Task statement →
The expected output is each line in the data below that includes the string "make".

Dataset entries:
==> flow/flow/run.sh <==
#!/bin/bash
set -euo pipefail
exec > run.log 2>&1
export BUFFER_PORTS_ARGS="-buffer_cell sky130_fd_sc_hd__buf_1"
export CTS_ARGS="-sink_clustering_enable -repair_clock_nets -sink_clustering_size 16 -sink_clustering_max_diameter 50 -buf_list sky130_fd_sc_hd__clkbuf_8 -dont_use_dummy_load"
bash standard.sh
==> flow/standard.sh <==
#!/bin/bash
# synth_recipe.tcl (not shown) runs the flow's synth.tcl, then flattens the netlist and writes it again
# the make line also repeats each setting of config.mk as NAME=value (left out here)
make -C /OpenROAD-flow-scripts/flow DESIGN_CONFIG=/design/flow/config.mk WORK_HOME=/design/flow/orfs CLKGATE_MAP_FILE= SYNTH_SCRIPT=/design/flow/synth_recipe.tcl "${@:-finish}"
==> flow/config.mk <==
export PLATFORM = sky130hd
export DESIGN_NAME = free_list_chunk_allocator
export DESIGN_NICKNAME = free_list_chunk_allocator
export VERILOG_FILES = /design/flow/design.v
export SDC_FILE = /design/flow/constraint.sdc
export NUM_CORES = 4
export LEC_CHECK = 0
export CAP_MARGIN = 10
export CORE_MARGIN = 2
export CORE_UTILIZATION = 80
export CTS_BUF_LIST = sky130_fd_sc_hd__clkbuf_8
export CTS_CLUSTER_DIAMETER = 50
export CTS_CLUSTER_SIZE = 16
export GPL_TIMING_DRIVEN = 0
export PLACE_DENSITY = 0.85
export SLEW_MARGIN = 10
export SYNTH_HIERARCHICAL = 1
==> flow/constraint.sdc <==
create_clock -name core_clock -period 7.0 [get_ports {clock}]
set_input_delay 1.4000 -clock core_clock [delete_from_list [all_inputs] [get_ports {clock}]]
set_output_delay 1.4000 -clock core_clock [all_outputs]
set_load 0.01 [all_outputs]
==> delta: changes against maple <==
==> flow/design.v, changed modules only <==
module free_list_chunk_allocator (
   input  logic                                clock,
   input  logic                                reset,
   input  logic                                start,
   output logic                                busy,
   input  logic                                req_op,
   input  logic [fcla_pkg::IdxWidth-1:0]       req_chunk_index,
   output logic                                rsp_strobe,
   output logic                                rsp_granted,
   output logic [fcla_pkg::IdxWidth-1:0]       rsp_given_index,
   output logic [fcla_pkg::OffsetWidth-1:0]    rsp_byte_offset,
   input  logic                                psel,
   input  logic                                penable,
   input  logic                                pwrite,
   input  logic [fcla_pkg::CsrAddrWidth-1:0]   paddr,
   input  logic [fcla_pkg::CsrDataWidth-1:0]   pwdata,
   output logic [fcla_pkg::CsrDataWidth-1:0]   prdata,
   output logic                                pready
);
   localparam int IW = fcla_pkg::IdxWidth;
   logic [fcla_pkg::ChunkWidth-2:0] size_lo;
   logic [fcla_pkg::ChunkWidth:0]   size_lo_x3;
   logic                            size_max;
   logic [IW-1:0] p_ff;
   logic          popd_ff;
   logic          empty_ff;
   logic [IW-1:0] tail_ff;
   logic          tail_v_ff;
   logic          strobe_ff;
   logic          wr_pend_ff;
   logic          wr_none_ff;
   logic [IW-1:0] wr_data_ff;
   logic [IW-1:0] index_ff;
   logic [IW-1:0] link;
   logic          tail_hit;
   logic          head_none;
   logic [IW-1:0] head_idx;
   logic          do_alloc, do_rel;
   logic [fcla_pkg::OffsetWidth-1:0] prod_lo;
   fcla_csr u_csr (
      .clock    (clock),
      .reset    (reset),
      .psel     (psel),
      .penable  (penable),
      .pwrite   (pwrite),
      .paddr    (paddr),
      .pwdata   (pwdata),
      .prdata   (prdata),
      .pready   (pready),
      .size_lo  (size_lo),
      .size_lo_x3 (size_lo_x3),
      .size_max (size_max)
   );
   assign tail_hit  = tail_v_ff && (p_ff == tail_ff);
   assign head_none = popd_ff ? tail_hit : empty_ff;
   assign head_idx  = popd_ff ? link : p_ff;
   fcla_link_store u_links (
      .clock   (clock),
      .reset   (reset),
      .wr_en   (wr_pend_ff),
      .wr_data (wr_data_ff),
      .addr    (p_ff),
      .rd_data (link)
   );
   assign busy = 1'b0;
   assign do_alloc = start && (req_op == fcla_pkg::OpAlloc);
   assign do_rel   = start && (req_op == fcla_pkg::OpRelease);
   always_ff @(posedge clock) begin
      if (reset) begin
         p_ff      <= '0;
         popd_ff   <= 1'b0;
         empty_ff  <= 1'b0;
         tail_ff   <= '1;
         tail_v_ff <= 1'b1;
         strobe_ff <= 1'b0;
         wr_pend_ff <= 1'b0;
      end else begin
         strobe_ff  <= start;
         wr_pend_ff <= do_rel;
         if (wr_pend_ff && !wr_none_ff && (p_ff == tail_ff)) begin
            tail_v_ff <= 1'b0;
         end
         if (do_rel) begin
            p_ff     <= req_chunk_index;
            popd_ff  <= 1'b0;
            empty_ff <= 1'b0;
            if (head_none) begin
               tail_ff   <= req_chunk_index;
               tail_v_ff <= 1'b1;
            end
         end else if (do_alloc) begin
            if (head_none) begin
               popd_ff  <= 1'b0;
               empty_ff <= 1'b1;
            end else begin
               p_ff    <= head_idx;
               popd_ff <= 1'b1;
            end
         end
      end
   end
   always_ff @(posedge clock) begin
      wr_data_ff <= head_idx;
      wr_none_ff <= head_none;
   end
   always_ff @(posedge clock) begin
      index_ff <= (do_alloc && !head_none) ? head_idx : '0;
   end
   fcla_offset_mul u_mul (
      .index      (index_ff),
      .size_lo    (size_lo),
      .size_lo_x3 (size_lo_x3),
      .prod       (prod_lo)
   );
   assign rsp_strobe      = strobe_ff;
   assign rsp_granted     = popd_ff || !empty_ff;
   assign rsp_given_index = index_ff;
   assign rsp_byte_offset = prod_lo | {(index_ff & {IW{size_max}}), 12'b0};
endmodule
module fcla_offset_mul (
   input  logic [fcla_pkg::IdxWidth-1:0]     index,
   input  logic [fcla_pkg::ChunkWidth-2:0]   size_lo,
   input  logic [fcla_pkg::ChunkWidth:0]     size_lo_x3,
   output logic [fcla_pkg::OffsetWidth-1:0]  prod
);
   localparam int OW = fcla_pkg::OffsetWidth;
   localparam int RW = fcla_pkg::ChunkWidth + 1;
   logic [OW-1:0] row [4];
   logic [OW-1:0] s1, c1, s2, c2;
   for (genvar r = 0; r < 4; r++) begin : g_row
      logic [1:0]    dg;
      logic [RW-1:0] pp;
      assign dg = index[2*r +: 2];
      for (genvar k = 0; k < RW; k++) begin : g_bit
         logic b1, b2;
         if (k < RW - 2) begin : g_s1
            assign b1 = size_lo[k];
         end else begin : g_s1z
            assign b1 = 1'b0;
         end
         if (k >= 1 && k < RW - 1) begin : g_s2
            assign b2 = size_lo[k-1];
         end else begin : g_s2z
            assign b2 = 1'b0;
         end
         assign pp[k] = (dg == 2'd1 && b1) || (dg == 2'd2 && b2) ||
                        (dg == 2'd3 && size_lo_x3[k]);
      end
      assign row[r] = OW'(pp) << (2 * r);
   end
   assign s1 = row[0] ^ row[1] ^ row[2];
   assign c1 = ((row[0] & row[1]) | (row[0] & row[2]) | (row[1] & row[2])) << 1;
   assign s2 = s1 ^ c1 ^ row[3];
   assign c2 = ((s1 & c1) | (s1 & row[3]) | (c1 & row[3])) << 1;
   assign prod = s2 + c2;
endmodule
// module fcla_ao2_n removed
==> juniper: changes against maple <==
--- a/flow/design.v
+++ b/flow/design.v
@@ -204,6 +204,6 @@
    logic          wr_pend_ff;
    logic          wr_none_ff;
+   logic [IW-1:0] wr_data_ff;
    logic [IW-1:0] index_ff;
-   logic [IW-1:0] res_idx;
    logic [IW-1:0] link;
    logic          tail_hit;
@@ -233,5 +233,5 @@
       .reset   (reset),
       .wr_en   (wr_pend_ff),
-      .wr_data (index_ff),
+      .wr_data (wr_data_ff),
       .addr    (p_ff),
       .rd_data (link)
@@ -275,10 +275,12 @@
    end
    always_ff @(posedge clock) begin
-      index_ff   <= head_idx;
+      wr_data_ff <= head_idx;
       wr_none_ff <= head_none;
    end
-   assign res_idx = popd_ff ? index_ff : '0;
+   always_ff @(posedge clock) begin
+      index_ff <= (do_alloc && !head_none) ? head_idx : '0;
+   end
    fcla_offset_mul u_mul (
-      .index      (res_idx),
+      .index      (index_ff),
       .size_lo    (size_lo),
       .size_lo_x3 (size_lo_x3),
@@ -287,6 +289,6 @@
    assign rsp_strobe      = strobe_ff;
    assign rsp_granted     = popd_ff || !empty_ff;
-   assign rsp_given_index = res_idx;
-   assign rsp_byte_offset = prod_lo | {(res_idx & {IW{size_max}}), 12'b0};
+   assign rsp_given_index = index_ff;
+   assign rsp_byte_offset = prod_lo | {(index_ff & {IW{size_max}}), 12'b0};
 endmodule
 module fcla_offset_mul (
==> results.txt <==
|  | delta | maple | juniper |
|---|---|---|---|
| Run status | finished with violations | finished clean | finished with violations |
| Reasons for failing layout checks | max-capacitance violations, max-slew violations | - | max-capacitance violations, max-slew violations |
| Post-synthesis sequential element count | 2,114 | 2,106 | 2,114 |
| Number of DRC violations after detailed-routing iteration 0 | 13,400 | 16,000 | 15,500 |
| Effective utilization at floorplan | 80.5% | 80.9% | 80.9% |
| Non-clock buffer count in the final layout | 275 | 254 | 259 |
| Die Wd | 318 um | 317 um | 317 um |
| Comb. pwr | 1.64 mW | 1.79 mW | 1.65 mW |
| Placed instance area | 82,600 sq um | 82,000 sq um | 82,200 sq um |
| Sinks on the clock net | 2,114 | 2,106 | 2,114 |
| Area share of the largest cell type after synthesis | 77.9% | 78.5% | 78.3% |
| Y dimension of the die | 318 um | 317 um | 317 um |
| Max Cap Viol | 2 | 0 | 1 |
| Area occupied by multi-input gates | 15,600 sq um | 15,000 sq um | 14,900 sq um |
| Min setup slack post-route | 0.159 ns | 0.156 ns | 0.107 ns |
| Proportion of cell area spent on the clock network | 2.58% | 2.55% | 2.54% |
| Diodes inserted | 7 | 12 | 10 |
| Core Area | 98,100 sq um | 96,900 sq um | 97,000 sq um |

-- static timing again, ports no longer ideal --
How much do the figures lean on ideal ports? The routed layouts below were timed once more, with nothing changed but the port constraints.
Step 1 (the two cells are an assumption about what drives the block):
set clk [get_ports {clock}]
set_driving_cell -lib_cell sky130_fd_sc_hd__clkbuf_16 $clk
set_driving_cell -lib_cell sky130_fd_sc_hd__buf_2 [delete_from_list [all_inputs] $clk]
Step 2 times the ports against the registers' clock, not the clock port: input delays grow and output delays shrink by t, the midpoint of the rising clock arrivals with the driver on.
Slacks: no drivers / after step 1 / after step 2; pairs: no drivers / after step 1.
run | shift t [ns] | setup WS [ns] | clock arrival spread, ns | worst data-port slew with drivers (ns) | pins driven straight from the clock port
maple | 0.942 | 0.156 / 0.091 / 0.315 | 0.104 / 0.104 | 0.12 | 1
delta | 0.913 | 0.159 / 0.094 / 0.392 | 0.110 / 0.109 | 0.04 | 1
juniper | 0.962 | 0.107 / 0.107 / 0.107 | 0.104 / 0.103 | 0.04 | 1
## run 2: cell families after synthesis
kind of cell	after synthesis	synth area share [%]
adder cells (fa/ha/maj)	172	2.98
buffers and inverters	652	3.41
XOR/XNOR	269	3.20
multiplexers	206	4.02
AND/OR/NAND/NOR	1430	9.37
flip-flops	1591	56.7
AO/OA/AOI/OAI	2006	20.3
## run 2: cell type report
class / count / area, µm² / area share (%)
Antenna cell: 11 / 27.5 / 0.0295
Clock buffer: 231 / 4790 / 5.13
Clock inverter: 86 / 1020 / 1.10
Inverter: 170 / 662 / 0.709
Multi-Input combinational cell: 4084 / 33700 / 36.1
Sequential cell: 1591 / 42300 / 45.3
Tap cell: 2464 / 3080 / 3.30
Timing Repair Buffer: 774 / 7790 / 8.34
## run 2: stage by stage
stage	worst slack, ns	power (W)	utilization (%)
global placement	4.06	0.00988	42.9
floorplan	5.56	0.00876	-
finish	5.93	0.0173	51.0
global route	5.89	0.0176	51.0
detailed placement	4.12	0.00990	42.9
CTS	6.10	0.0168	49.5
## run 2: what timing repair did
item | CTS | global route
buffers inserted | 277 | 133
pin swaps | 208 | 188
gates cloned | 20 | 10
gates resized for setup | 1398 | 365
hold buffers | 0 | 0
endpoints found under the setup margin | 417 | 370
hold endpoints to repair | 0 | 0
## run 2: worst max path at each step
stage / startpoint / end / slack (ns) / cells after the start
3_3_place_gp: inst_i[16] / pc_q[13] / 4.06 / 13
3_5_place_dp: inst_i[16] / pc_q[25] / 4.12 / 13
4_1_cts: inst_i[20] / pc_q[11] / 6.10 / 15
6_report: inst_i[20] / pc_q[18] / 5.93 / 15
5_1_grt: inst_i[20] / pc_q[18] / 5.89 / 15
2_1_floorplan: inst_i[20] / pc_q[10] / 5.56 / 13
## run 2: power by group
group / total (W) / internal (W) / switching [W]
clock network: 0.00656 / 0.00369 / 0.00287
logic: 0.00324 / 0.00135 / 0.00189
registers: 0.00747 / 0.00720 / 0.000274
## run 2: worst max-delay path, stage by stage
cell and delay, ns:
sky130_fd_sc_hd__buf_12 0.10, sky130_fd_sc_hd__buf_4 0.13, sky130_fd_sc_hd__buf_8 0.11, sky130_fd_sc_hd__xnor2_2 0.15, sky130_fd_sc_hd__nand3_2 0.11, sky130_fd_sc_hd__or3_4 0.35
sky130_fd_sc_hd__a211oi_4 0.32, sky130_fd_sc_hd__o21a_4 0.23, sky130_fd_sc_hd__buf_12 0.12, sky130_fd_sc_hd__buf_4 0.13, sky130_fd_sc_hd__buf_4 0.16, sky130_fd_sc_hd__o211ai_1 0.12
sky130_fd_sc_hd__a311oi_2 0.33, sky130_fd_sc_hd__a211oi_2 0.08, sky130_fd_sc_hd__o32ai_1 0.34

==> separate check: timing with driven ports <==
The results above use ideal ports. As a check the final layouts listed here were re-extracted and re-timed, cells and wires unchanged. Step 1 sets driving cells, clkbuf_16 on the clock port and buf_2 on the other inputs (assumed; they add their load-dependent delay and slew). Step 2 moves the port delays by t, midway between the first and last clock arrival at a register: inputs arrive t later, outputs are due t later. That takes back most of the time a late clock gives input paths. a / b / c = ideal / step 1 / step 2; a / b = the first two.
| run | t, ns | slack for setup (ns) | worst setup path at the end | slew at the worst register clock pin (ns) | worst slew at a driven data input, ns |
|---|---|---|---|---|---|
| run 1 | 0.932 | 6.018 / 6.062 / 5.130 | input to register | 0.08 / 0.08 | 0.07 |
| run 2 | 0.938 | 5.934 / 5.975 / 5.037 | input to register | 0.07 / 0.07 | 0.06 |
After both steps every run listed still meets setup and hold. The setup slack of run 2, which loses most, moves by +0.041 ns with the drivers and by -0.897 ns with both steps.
Context: an optimization exercise on an open-source flow, tuned for small area and a short achievable clock period. The choices shown serve that exercise and are no tape-out recipe. In this exercise RTL edits were held to simulation tests only and were not proved equivalent to the original. Power is estimated from default activity; no workload was simulated.

==> design.v <==
`default_nettype none
package alu_fmt_pkg;
    localparam int lane_count = 4;
    localparam int opnd_w = 8;
    localparam int prod_w = 16;
    localparam int part_w = 17;
    localparam int res_w = 26;
endpackage
`default_nettype wire
`default_nettype none
module mul8s (
    input  logic [7:0]  a,
    input  logic [7:0]  b,
    output logic [15:0] p
);
    logic c100, c102, c104, c106, c108, c110, c112, c114, c116, c118, c120, c122, c124, c126, c128, c130, c132, c134, c136, c138, c140, c142, c144, c146, c148, c66, c68, c70, c72, c74, c76, c78, c80, c82, c84, c86, c88, c90, c92, c94, c96, c98, pp1, pp10, pp11, pp12, pp13, pp14, pp15, pp16, pp17, pp18, pp19, pp2, pp20, pp21, pp22, pp23, pp24, pp25, pp26, pp27, pp28, pp29, pp3, pp30, pp31, pp32, pp33, pp34, pp35, pp36, pp37, pp38, pp39, pp4, pp40, pp41, pp42, pp43, pp44, pp45, pp46, pp47, pp48, pp49, pp5, pp50, pp51, pp52, pp53, pp54, pp55, pp56, pp57, pp58, pp59, pp6, pp60, pp61, pp62, pp63, pp64, pp7, pp8, pp9, s101, s103, s105, s107, s109, s111, s113, s115, s117, s119, s121, s123, s125, s127, s129, s131, s133, s135, s137, s139, s141, s143, s145, s147, s65, s67, s69, s71, s73, s75, s77, s79, s81, s83, s85, s87, s89, s91, s93, s95, s97, s99;
    logic [15:0] r0, r1;
    assign pp1 = a[0] & b[0];
    assign pp2 = a[0] & b[1];
    assign pp3 = a[0] & b[2];
    assign pp4 = a[0] & b[3];
    assign pp5 = a[0] & b[4];
    assign pp6 = a[0] & b[5];
    assign pp7 = a[0] & b[6];
    assign pp8 = ~(a[0] & b[7]);
    assign pp9 = a[1] & b[0];
    assign pp10 = a[1] & b[1];
    assign pp11 = a[1] & b[2];
    assign pp12 = a[1] & b[3];
    assign pp13 = a[1] & b[4];
    assign pp14 = a[1] & b[5];
    assign pp15 = a[1] & b[6];
    assign pp16 = ~(a[1] & b[7]);
    assign pp17 = a[2] & b[0];
    assign pp18 = a[2] & b[1];
    assign pp19 = a[2] & b[2];
    assign pp20 = a[2] & b[3];
    assign pp21 = a[2] & b[4];
    assign pp22 = a[2] & b[5];
    assign pp23 = a[2] & b[6];
    assign pp24 = ~(a[2] & b[7]);
    assign pp25 = a[3] & b[0];
    assign pp26 = a[3] & b[1];
    assign pp27 = a[3] & b[2];
    assign pp28 = a[3] & b[3];
    assign pp29 = a[3] & b[4];
    assign pp30 = a[3] & b[5];
    assign pp31 = a[3] & b[6];
    assign pp32 = ~(a[3] & b[7]);
    assign pp33 = a[4] & b[0];
    assign pp34 = a[4] & b[1];
    assign pp35 = a[4] & b[2];
    assign pp36 = a[4] & b[3];
    assign pp37 = a[4] & b[4];
    assign pp38 = a[4] & b[5];
    assign pp39 = a[4] & b[6];
    assign pp40 = ~(a[4] & b[7]);
    assign pp41 = a[5] & b[0];
    assign pp42 = a[5] & b[1];
    assign pp43 = a[5] & b[2];
    assign pp44 = a[5] & b[3];
    assign pp45 = a[5] & b[4];
    assign pp46 = a[5] & b[5];
    assign pp47 = a[5] & b[6];
    assign pp48 = ~(a[5] & b[7]);
    assign pp49 = a[6] & b[0];
    assign pp50 = a[6] & b[1];
    assign pp51 = a[6] & b[2];
    assign pp52 = a[6] & b[3];
    assign pp53 = a[6] & b[4];
    assign pp54 = a[6] & b[5];
    assign pp55 = a[6] & b[6];
    assign pp56 = ~(a[6] & b[7]);
    assign pp57 = ~(a[7] & b[0]);
    assign pp58 = ~(a[7] & b[1]);
    assign pp59 = ~(a[7] & b[2]);
    assign pp60 = ~(a[7] & b[3]);
    assign pp61 = ~(a[7] & b[4]);
    assign pp62 = ~(a[7] & b[5]);
    assign pp63 = ~(a[7] & b[6]);
    assign pp64 = a[7] & b[7];
    assign s65 = pp7 ^ pp14;
    assign c66 = pp7 & pp14;
    assign s67 = pp8 ^ pp15 ^ pp22;
    assign c68 = (pp8 & pp15) | (pp8 & pp22) | (pp15 & pp22);
    assign s69 = pp29 ^ pp36;
    assign c70 = pp29 & pp36;
    assign s71 = pp16 ^ pp23 ^ pp30;
    assign c72 = (pp16 & pp23) | (pp16 & pp30) | (pp23 & pp30);
    assign s73 = pp37 ^ pp44 ^ pp51;
    assign c74 = (pp37 & pp44) | (pp37 & pp51) | (pp44 & pp51);
    assign s75 = pp24 ^ pp31 ^ pp38;
    assign c76 = (pp24 & pp31) | (pp24 & pp38) | (pp31 & pp38);
    assign s77 = pp5 ^ pp12;
    assign c78 = pp5 & pp12;
    assign s79 = pp6 ^ pp13 ^ pp20;
    assign c80 = (pp6 & pp13) | (pp6 & pp20) | (pp13 & pp20);
    assign s81 = pp27 ^ pp34;
    assign c82 = pp27 & pp34;
    assign s83 = s65 ^ pp21 ^ pp28;
    assign c84 = (s65 & pp21) | (s65 & pp28) | (pp21 & pp28);
    assign s85 = pp35 ^ pp42 ^ pp49;
    assign c86 = (pp35 & pp42) | (pp35 & pp49) | (pp42 & pp49);
    assign s87 = c66 ^ s67 ^ s69;
    assign c88 = (c66 & s67) | (c66 & s69) | (s67 & s69);
    assign s89 = pp43 ^ pp50 ^ pp57;
    assign c90 = (pp43 & pp50) | (pp43 & pp57) | (pp50 & pp57);
    assign s91 = c68 ^ c70 ^ s71;
    assign c92 = (c68 & c70) | (c68 & s71) | (c70 & s71);
    assign s93 = s73 ^ pp58 ^ 1'b1;
    assign c94 = (s73 & pp58) | (s73 & 1'b1) | (pp58 & 1'b1);
    assign s95 = c72 ^ c74 ^ s75;
    assign c96 = (c72 & c74) | (c72 & s75) | (c74 & s75);
    assign s97 = pp45 ^ pp52 ^ pp59;
    assign c98 = (pp45 & pp52) | (pp45 & pp59) | (pp52 & pp59);
    assign s99 = c76 ^ pp32 ^ pp39;
    assign c100 = (c76 & pp32) | (c76 & pp39) | (pp32 & pp39);
    assign s101 = pp46 ^ pp53 ^ pp60;
    assign c102 = (pp46 & pp53) | (pp46 & pp60) | (pp53 & pp60);
    assign s103 = pp40 ^ pp47 ^ pp54;
    assign c104 = (pp40 & pp47) | (pp40 & pp54) | (pp47 & pp54);
    assign s105 = pp4 ^ pp11;
    assign c106 = pp4 & pp11;
    assign s107 = s77 ^ pp19 ^ pp26;
    assign c108 = (s77 & pp19) | (s77 & pp26) | (pp19 & pp26);
    assign s109 = c78 ^ s79 ^ s81;
    assign c110 = (c78 & s79) | (c78 & s81) | (s79 & s81);
    assign s111 = c80 ^ c82 ^ s83;
    assign c112 = (c80 & c82) | (c80 & s83) | (c82 & s83);
    assign s113 = c84 ^ c86 ^ s87;
    assign c114 = (c84 & c86) | (c84 & s87) | (c86 & s87);
    assign s115 = c88 ^ c90 ^ s91;
    assign c116 = (c88 & c90) | (c88 & s91) | (c90 & s91);
    assign s117 = c92 ^ c94 ^ s95;
    assign c118 = (c92 & c94) | (c92 & s95) | (c94 & s95);
    assign s119 = c96 ^ c98 ^ s99;
    assign c120 = (c96 & c98) | (c96 & s99) | (c98 & s99);
    assign s121 = c100 ^ c102 ^ s103;
    assign c122 = (c100 & c102) | (c100 & s103) | (c102 & s103);
    assign s123 = c104 ^ pp48 ^ pp55;
    assign c124 = (c104 & pp48) | (c104 & pp55) | (pp48 & pp55);
    assign s125 = pp3 ^ pp10;
    assign c126 = pp3 & pp10;
    assign s127 = s105 ^ pp18 ^ pp25;
    assign c128 = (s105 & pp18) | (s105 & pp25) | (pp18 & pp25);
    assign s129 = c106 ^ s107 ^ pp33;
    assign c130 = (c106 & s107) | (c106 & pp33) | (s107 & pp33);
    assign s131 = c108 ^ s109 ^ pp41;
    assign c132 = (c108 & s109) | (c108 & pp41) | (s109 & pp41);
    assign s133 = c110 ^ s111 ^ s85;
    assign c134 = (c110 & s111) | (c110 & s85) | (s111 & s85);
    assign s135 = c112 ^ s113 ^ s89;
    assign c136 = (c112 & s113) | (c112 & s89) | (s113 & s89);
    assign s137 = c114 ^ s115 ^ s93;
    assign c138 = (c114 & s115) | (c114 & s93) | (s115 & s93);
    assign s139 = c116 ^ s117 ^ s97;
    assign c140 = (c116 & s117) | (c116 & s97) | (s117 & s97);
    assign s141 = c118 ^ s119 ^ s101;
    assign c142 = (c118 & s119) | (c118 & s101) | (s119 & s101);
    assign s143 = c120 ^ s121 ^ pp61;
    assign c144 = (c120 & s121) | (c120 & pp61) | (s121 & pp61);
    assign s145 = c122 ^ s123 ^ pp62;
    assign c146 = (c122 & s123) | (c122 & pp62) | (s123 & pp62);
    assign s147 = c124 ^ pp56 ^ pp63;
    assign c148 = (c124 & pp56) | (c124 & pp63) | (pp56 & pp63);
    assign r0 = {1'b1, c148, c146, c144, c142, c140, c138, c136, c134, c132, c130, c128, c126, s125, pp2, pp1};
    assign r1 = {1'b0, pp64, s147, s145, s143, s141, s139, s137, s135, s133, s131, s129, s127, pp17, pp9, 1'b0};
    assign p = r0 + r1;
endmodule
`default_nettype wire
`default_nettype none
module matvec_alu_top (
    input  logic        clk,
    input  logic        rst,
    input  logic        in_valid,
    input  logic [31:0] mat_word,
    input  logic [31:0] vec_word,
    input  logic [2:0]  pattern,
    output logic        out_valid,
    output logic [25:0] res_0,
    output logic [25:0] res_1,
    output logic [25:0] res_2,
    output logic [25:0] res_3
);
    logic        v1, v2;
    logic [31:0] m1, x1;
    logic [2:0]  b1, b2, b3;
    always_ff @(posedge clk or negedge rst) begin
        if (!rst) begin
            v1        <= 1'b0;
            v2        <= 1'b0;
            out_valid <= 1'b0;
        end else begin
            v1        <= in_valid;
            v2        <= v1;
            out_valid <= v2;
        end
    end
    always_ff @(posedge clk) begin
        m1 <= mat_word;
        x1 <= vec_word;
        b1 <= pattern;
    end
    logic signed [15:0] q0, q1, q2, q3;
    logic signed [15:0] p0, p1, p2, p3;
    mul8s u_m0 (.a(m1[31:24]), .b(x1[31:24]), .p(q0));
    mul8s u_m1 (.a(m1[23:16]), .b(x1[23:16]), .p(q1));
    mul8s u_m2 (.a(m1[15:8]),  .b(x1[15:8]),  .p(q2));
    mul8s u_m3 (.a(m1[7:0]),   .b(x1[7:0]),   .p(q3));
    always_ff @(posedge clk) begin
        p0 <= q0;
        p1 <= q1;
        p2 <= q2;
        p3 <= q3;
        b2 <= b1;
    end
    logic signed [16:0] w_n, u_n;
    logic signed [16:0] w3, u3;
    logic signed [15:0] p0_3, p3_3;
    assign w_n = 17'(p1) + (b2[0] ? 17'sd0 : 17'(p0));
    assign u_n = 17'(p2) + (b2[2] ? 17'sd0 : 17'(p3));
    always_ff @(posedge clk) begin
        w3   <= w_n;
        u3   <= u_n;
        p0_3 <= p0;
        p3_3 <= p3;
        b3   <= b2;
    end
    logic signed [17:0] y;
    logic signed [17:0] s0, s1, s2, s3;
    assign y = 18'(w3) + (b3[1] ? 18'sd0 : 18'(u3));
    always_comb begin
        s0 = b3[0] ? 18'(p0_3) : y;
        s1 = b3[0] ? y : (b3[1] ? 18'(u3) : (b3[2] ? 18'(p3_3) : 18'sd0));
        s2 = (b3[0] & b3[1]) ? 18'(u3) : ((b3[2] & (b3[0] ^ b3[1])) ? 18'(p3_3) : 18'sd0);
        s3 = (&b3) ? 18'(p3_3) : 18'sd0;
    end
    assign res_0 = 26'(s0);
    assign res_1 = 26'(s1);
    assign res_2 = 26'(s2);
    assign res_3 = 26'(s3);
endmodule
`default_nettype wire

The answer →
# the make line also repeats each setting of config.mk as NAME=value (left out here)
make -C /OpenROAD-flow-scripts/flow DESIGN_CONFIG=/design/flow/config.mk WORK_HOME=/design/flow/orfs CLKGATE_MAP_FILE= SYNTH_SCRIPT=/design/flow/synth_recipe.tcl "${@:-finish}"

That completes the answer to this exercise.